Required work =
Copy out all lines of the listing below that hold "gates".

§

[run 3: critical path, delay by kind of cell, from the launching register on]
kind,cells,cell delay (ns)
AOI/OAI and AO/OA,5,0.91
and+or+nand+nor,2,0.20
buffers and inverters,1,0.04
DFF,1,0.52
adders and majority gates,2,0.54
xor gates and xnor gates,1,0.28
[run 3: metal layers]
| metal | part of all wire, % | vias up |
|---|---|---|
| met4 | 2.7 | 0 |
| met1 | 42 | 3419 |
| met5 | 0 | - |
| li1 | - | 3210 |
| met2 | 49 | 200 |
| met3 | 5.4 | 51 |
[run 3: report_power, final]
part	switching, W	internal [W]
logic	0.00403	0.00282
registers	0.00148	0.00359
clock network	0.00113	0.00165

§

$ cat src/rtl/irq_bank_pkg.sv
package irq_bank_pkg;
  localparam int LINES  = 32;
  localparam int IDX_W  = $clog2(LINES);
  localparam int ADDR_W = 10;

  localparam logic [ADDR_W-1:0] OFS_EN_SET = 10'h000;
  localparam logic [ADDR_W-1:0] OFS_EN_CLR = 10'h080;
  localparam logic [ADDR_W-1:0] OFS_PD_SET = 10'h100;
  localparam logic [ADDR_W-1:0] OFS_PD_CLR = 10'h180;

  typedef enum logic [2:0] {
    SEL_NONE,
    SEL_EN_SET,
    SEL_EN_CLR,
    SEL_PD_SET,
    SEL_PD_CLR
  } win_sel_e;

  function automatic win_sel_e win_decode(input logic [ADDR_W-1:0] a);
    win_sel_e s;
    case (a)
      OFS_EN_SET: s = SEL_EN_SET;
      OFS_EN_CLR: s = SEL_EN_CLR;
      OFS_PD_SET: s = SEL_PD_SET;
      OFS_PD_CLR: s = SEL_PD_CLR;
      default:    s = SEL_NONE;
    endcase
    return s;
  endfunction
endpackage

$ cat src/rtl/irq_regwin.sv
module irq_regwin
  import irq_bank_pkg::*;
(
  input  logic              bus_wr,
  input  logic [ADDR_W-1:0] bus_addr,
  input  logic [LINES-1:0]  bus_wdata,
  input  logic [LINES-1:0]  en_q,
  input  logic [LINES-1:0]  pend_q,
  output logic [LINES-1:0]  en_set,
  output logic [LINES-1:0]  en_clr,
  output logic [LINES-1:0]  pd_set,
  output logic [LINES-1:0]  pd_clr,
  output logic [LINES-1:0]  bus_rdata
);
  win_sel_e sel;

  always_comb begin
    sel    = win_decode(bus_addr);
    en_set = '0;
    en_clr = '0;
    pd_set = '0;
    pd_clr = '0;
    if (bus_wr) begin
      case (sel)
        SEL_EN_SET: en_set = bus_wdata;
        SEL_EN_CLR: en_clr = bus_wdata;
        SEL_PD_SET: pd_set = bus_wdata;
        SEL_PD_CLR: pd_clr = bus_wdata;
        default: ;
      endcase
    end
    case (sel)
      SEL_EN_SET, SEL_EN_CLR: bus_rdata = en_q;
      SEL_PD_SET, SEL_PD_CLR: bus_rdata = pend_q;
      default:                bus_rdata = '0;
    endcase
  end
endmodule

§

Your response =
adders and majority gates,2,0.54
xor gates and xnor gates,1,0.28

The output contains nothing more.